SPCL is back at SC – after a forceful break last year where we could not submit because I was technical papers co-chair, we celebrate our comeback this year (with some backlog from las of course). The SPCL team will have eight papers in the main track and many other appearances (co-organizing workshops, several workshop papers, two tutorials, panels, BoFs, Gordon Bell finalist etc.). But the highlight is still the main track contributions. Here is an overview in a random order:
1) Tal Ben-Nun, Johannes de Fine Licht, Alexandros Nikolaos Ziogas, Timo Schneider, Torsten Hoefler: “Stateful Dataflow Multigraphs: A Data-Centric Model for Performance Portability on Heterogeneous Architectures”

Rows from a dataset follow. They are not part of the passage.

File: config.mk
export PLATFORM = sky130hd
export DESIGN_NAME = jtkicker_dwnld_ctrl
export DESIGN_NICKNAME = d
export VERILOG_FILES = /design/src/rtl/jtkicker_dwnld_ctrl.sv
export SDC_FILE = /design/constraint.sdc
export NUM_CORES = 1
export LEC_CHECK = 0
export ABC_CLOCK_PERIOD_IN_PS = 2570
export CORE_ASPECT_RATIO = 0.8
export CORE_MARGIN = 1.5
export CORE_UTILIZATION = 30
export CTS_BUF_LIST = sky130_fd_sc_hd__clkbuf_8 sky130_fd_sc_hd__clkbuf_16
export CTS_CLUSTER_SIZE = 24
export DETAILED_ROUTE_END_ITERATION = 8
export GPL_TIMING_DRIVEN = 0
export HOLD_SLACK_MARGIN = 0.06
export PLACE_DENSITY = 0.77
export SYNTH_ARGS = -nofsm -noshare
export SYNTH_HDL_FRONTEND = slang
export SYNTH_SLANG_ARGS = --single-unit
File: constraint.sdc
create_clock -name clk -period 2.57 [get_ports clk]
set_clock_uncertainty 0.2 [all_clocks]
set_input_delay 0.771 -clock clk [delete_from_list [all_inputs] [get_ports clk]]
set_output_delay 0.771 -clock clk [all_outputs]
set_load 0.01 [all_outputs]
File: src/rtl/jtkicker_dwnld_ctrl.sv
// ROM download sequencer for the Kicker-family cores.
// Splits the ioctl byte stream into SDRAM writes (with region address
// swizzle, prog_we/prog_rdy handshake and a one-entry skid buffer) and
// single-cycle PROM write strobes.
module jtkicker_dwnld_ctrl #(
  parameter logic [21:0] SND_START  = 22'h0,
  parameter logic [21:0] SCR_START  = 22'h0,
  parameter logic [21:0] OBJ_START  = 22'h0,
  parameter logic [21:0] PCM_START  = 22'h0,
  parameter logic [24:0] PROM_START = 25'h0
) (
  input  logic        clk,
  input  logic        rst,
  input  logic        downloading,
  input  logic [24:0] ioctl_addr,
  input  logic [7:0]  ioctl_dout,
  input  logic        ioctl_wr,
  output logic [21:0] prog_addr,
  output logic [7:0]  prog_data,
  output logic        prog_we,
  input  logic        prog_rdy,
  output logic [10:0] prom_addr,
  output logic [7:0]  prom_data,
  output logic        prom_we,
  output logic        dwnld_busy,
  output logic        overflow
);

  // The region map must be ascending; the sound region start only bounds
  // the layout, it needs no address treatment of its own.
  if (SND_START > SCR_START || SCR_START > OBJ_START || OBJ_START > PCM_START) begin : g_bad_layout
    $error("jtkicker_dwnld_ctrl: ROM region starts must be in ascending order");
  end

  typedef enum logic [1:0] {ST_IDLE, ST_WAIT, ST_GAP} state_t;

  state_t      state_q, state_d;
  logic [21:0] prog_addr_q, prog_addr_d;
  logic [7:0]  prog_data_q, prog_data_d;
  logic        buf_valid_q, buf_valid_d;
  logic [21:0] buf_addr_q, buf_addr_d;
  logic [7:0]  buf_data_q, buf_data_d;
  logic        overflow_q, overflow_d;
  logic        busy_q, busy_d;
  logic        prom_we_q, prom_we_d;
  logic [10:0] prom_addr_q, prom_addr_d;
  logic [7:0]  prom_data_q, prom_data_d;

  logic [21:0] byte_addr;
  logic [21:0] swz_addr;
  logic [10:0] prom_off;
  logic        in_scr, in_obj, in_prom;
  logic        wr_ok, sdram_wr;
  logic        pop, direct;

  assign byte_addr = ioctl_addr[21:0];
  assign in_prom   = ioctl_addr >= PROM_START;
  assign in_scr    = (byte_addr >= SCR_START) && (byte_addr < OBJ_START);
  assign in_obj    = (byte_addr >= OBJ_START) && (byte_addr < PCM_START);
  assign prom_off  = ioctl_addr[10:0] - PROM_START[10:0];
  assign wr_ok     = ioctl_wr & downloading;
  assign sdram_wr  = wr_ok & ~in_prom;

  // Region-dependent address swizzle for the scroll and object layouts.
  always_comb begin
    swz_addr = byte_addr;
    if (in_scr) begin
      swz_addr[0] = ~byte_addr[0];
    end else if (in_obj) begin
      swz_addr[4:0] = {byte_addr[2:0], ~byte_addr[4], ~byte_addr[3]};
    end
  end

  // SDRAM write sequencer: IDLE -> WAIT (hold until ack) -> GAP (one dead
  // cycle), plus skid-buffer fill/pop and sticky overflow on a full buffer.
  always_comb begin
    state_d     = state_q;
    prog_addr_d = prog_addr_q;
    prog_data_d = prog_data_q;
    buf_valid_d = buf_valid_q;
    buf_addr_d  = buf_addr_q;
    buf_data_d  = buf_data_q;
    overflow_d  = overflow_q;
    pop         = 1'b0;
    direct      = 1'b0;
    case (state_q)
      ST_IDLE: begin
        if (buf_valid_q) begin
          pop         = 1'b1;
          prog_addr_d = buf_addr_q;
          prog_data_d = buf_data_q;
          state_d     = ST_WAIT;
        end else if (sdram_wr) begin
          direct      = 1'b1;
          prog_addr_d = swz_addr;
          prog_data_d = ioctl_dout;
          state_d     = ST_WAIT;
        end
      end
      ST_WAIT: begin
        if (prog_rdy) begin
          state_d = ST_GAP;
        end
      end
      ST_GAP: begin
        if (buf_valid_q) begin
          pop         = 1'b1;
          prog_addr_d = buf_addr_q;
          prog_data_d = buf_data_q;
          state_d     = ST_WAIT;
        end else begin
          state_d = ST_IDLE;
        end
      end
      default: state_d = ST_IDLE;
    endcase
    if (pop) begin
      buf_valid_d = 1'b0;
    end
    // A pop in the same cycle frees the slot for the incoming byte.
    if (sdram_wr && !direct) begin
      if (!buf_valid_q || pop) begin
        buf_valid_d = 1'b1;
        buf_addr_d  = swz_addr;
        buf_data_d  = ioctl_dout;
      end else begin
        overflow_d = 1'b1;
      end
    end
  end

  // Busy from the first accepted byte until the download ended and drained.
  always_comb begin
    busy_d = busy_q;
    if (wr_ok) begin
      busy_d = 1'b1;
    end else if (!downloading && state_q == ST_IDLE && !buf_valid_q) begin
      busy_d = 1'b0;
    end
  end

  // PROM bytes bypass the SDRAM path and produce a one-cycle strobe.
  always_comb begin
    prom_we_d   = wr_ok & in_prom;
    prom_addr_d = prom_addr_q;
    prom_data_d = prom_data_q;
    if (prom_we_d) begin
      prom_addr_d = prom_off;
      prom_data_d = ioctl_dout;
    end
  end

  // State register with synchronous reset.
  always_ff @(posedge clk) begin
    if (rst) begin
      state_q     <= ST_IDLE;
      prog_addr_q <= '0;
      prog_data_q <= '0;
      buf_valid_q <= 1'b0;
      buf_addr_q  <= '0;
      buf_data_q  <= '0;
      overflow_q  <= 1'b0;
      busy_q      <= 1'b0;
      prom_we_q   <= 1'b0;
      prom_addr_q <= '0;
      prom_data_q <= '0;
    end else begin
      state_q     <= state_d;
      prog_addr_q <= prog_addr_d;
      prog_data_q <= prog_data_d;
      buf_valid_q <= buf_valid_d;
      buf_addr_q  <= buf_addr_d;
      buf_data_q  <= buf_data_d;
      overflow_q  <= overflow_d;
      busy_q      <= busy_d;
      prom_we_q   <= prom_we_d;
      prom_addr_q <= prom_addr_d;
      prom_data_q <= prom_data_d;
    end
  end

  assign prog_addr  = prog_addr_q;
  assign prog_data  = prog_data_q;
  assign prog_we    = (state_q == ST_WAIT);
  assign prom_addr  = prom_addr_q;
  assign prom_data  = prom_data_q;
  assign prom_we    = prom_we_q;
  assign dwnld_busy = busy_q;
  assign overflow   = overflow_q;

endmodule
==> summary.txt <==
Clock tree
  • Root Buffer: clkbuf_8
  • Clock net sink count: 21
  • Post-CTS Hold Buffers: 0
  • Worst-skew pair later-pin latency: around 0.25 ns
  • # resized after CTS: 0
  • Clk pin slew, worst setup/hold paths: 0.07 ns
  • Postcts setup bufs: 0
  • Clock buffer depth: 2
  • H-tree depth: 1
  • CTS tree: built
  • CTS buffer count: 3

Worst setup path
  • CP Launch Type: flop
  • Crit path depth: 1
  • Kind of critical path: flop to output port
  • WP buf/inv: 1
  • Endpoint class of the critical path: output port
  • Crit-path max FO: 2
  • Family with the most delay on the worst path: buffers and inverters
  • R2R depth: 2
  • Crit-path slowest cell: clkdlybuf4s50_1
  • CP peak stage delay: 0.54 ns
  • Crit path DAT: 1.14 ns
  • Cell Chain, Critical Path: clkdlybuf4s50_1
  • CP required: 1.60 ns

GRT
  • Largest net degree at the start of global routing: 12
  • First-pass GRT wire length: 4020 um
  • Initial antenna violation count: 0
  • Vias in the first global route: between 800 and 900
  • Total GRT Usage: 0.119
  • Grt ovf: 0

Power and ir drop
  • Leak pwr: 0.805 nW
  • Power Dens Cells: 405 nW/um2
  • Flop pwr share: 0.464
  • Power share of the combinational group: 0.263
  • Sw frac: 0.253
  • Internal power: 0.000559 W
  • Peak supply drop: 0.162 mV
  • Clock power frac: 0.273
  • Net switching power: 0.000189 W

Synth
  • Compound-cell area share of the yosys netlist: 0.295
  • Flops & latches, synth: 21
  • Synth Instances: 125
  • Synth Area in XOR/XNOR: 0
  • Post-synthesis mux area share: 0
  • Synth Area in Adders: 0
  • Syn_area_per_cell: between 9 and 10 um2
  • Mapped Area: 1210 um2
  • Netlist cell types: 11
  • Register area share after synthesis: 0.348
  • Simple-gate share of the synthesized area: 0.0984
  • Ys Warns: 0
  • Main combinational cell family by area after synthesis: compound AO/OA/AOI/OAI gates

Placed design
  • Placer Congestion: ~0.65
  • Port bufs: between 40 and 50
  • Detailed placer's ending HPWL: 2010 um

Die
  • I/O pins: 91
  • Row count: 20
  • Die Y: about 60 um
  • Core area: 3830 um2
  • Die width: 73.9 um
  • Initial Util: 0.315
  • Die Area: 4420 um2

Route
  • Vias after detailed routing: 969
  • Routed Antenna Nets: 0
  • Via density: 3.79
  • Final wirelength: 2550 um
  • Routed len/inst: 9.96 um
  • Drt initial violations: 15
  • Drt first pass iters: 4
  • DRC Markers: 0

STA
  • Hold Vio Cnt, Final: 0
  • RSZ-0062 raised after global routing: no
  • Slew Viols, Final: 0
  • Final Cycle Share: 0.820
  • Count of final setup violators: 0
  • Worst hold slack: 0.366 ns
  • Final min period: 2.11 ns
  • Final setup TNS: 0 ns
  • Fmax: approximately 0.47 GHz

Layout
  • Final #Nets: 240
  • Layout cells sized above 1: 0.323
  • Area Growth Syn to Fin: 53.1%
  • Filler Cells Inserted: approximately 380
  • Ant diodes: 0

Hold path
  • Hold/Removal Path Class: flop to flop
  • Hold depth: 2

Run
  • Max-capacitance violation count: 0

Outcome
  • Status: completed
==> layout by cell type (no fill, tap or decap) <==
cell type	n
nor2_1	2
buf_6	2
inv_1	1
clkbuf_8	3
a21bo_1	19
buf_2	6
dfxtp_1	21
a21oi_2	19
clkdlybuf4s50_1	41
conb_1	32
nand3_1	19
nor3b_2	1
buf_4	34
nand2_1	1
==> final timing paths <==
path                        startpoint                   endpoint  slack (ns)
max          prom_addr[2]$_SDFFE_PP0P_               prom_addr[2]        0.46
min            dwnld_busy$_SDFFE_PP0P_    dwnld_busy$_SDFFE_PP0P_        0.37
max reg2reg  prom_addr[0]$_SDFFE_PP0P_  prom_addr[0]$_SDFFE_PP0P_        1.62
min reg2reg    dwnld_busy$_SDFFE_PP0P_    dwnld_busy$_SDFFE_PP0P_        0.37
==> sequential cells by signal (all words and copies together), names as in the netlist <==
register    flops
prom_addr      11
prom_data       8
prom_we         1
dwnld_busy      1
==> kinds of logic after synthesis <==
kind of cell           after synthesis
DFF                                 21
other                                1
buffers and inverters               42
AOI/OAI and AO/OA                   38
and+or+nand+nor                     23
==> per-layer routing <==
layer	vias up	global-route usage	part of all wire
met5	-	0	0
met3	2	0.0337	0.056
li1	511	-	-
met1	426	0.152	0.46
met4	0	0.0317	0.0098
met2	30	0.198	0.48
==> cell type report <==
type	count	area (um2)	area share
Multi-Input combinational cell	93	596	0.322
Timing Repair Buffer	41	410	0.222
Buffer	42	308	0.167
Sequential cell	21	420	0.227
Clock buffer	3	41.3	0.0223
Tap cell	55	68.8	0.0372
Clock inverter	1	3.75	0.00203
==> tightest hold or removal path, delay by kind of cell (launching register included) <==
| family | cells | cell delay [ns] |
|---|---|---|
| simple gates | 2 | 0.20 |
| flops | 1 | 0.32 |
==> cell usage after synthesis <==
| cell type | n | area, um2 |
|---|---|---|
| a21oi_2 | 19 | 166 |
| nor3b_2 | 1 | 12.5 |
| dfxtp_1 | 21 | 420 |
| buf_2 | 6 | 30.0 |
| a21bo_1 | 19 | 190 |
| buf_6 | 2 | 22.5 |
| nor2_1 | 2 | 7.51 |
| conb_1 | 1 | 3.75 |
| buf_4 | 34 | 255 |
| nand3_1 | 19 | 95.1 |
| nand2_1 | 1 | 3.75 |
==> stage by stage <==
stage / utilization / cells / setup slack [ns] / cell area, um2 / total power, W
2_1_floorplan: - / 156 / 1.10 / 1320 / 0.000478
3_3_place_gp: 0.471 / 252 / 0.586 / 1800 / 0.000550
3_5_place_dp: 0.471 / 252 / 0.585 / 1800 / 0.000551
4_1_cts: 0.483 / 256 / 0.448 / 1850 / 0.000756
5_1_grt: 0.483 / 256 / 0.389 / 1850 / 0.000790
6_report: 0.483 / 256 / 0.464 / 1850 / 0.000748
==> power groups by stage <==
| stage | sequential, W | combinational, W | clock, W |
|---|---|---|---|
| after floorplan | 0.000361 | 0.000117 | 0 |
| after global placement | 0.000354 | 0.000196 | 0 |
| after detailed placement | 0.000355 | 0.000196 | 0 |
| after CTS | 0.000348 | 0.000197 | 0.000212 |
| after global routing | 0.000350 | 0.000213 | 0.000228 |
| final | 0.000347 | 0.000197 | 0.000204 |
Power figures use the tool's default switching activity.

We present Stateful Dataflow Multigraphs (SDFGs), a new intermediate representation that can generate top-performing code for CPU, GPU, and FPGA. The SDFG is a data-centric intermediate representation that enables separating program definition from its optimization, thereby allowing performance engineers to interactively optimize applications independently from the source code. Several languages and frameworks can be compiled to SDFGs, including Python (with a numpy-like interface), TensorFlow, and a subset of MATLAB. We show that SDFGs deliver competitive performance on a wide variety of applications — from fundamental kernels to graph analytics — allowing domain scientists to develop applications naturally and port them to approach peak hardware performance, without sacrificing the clarity of the original code.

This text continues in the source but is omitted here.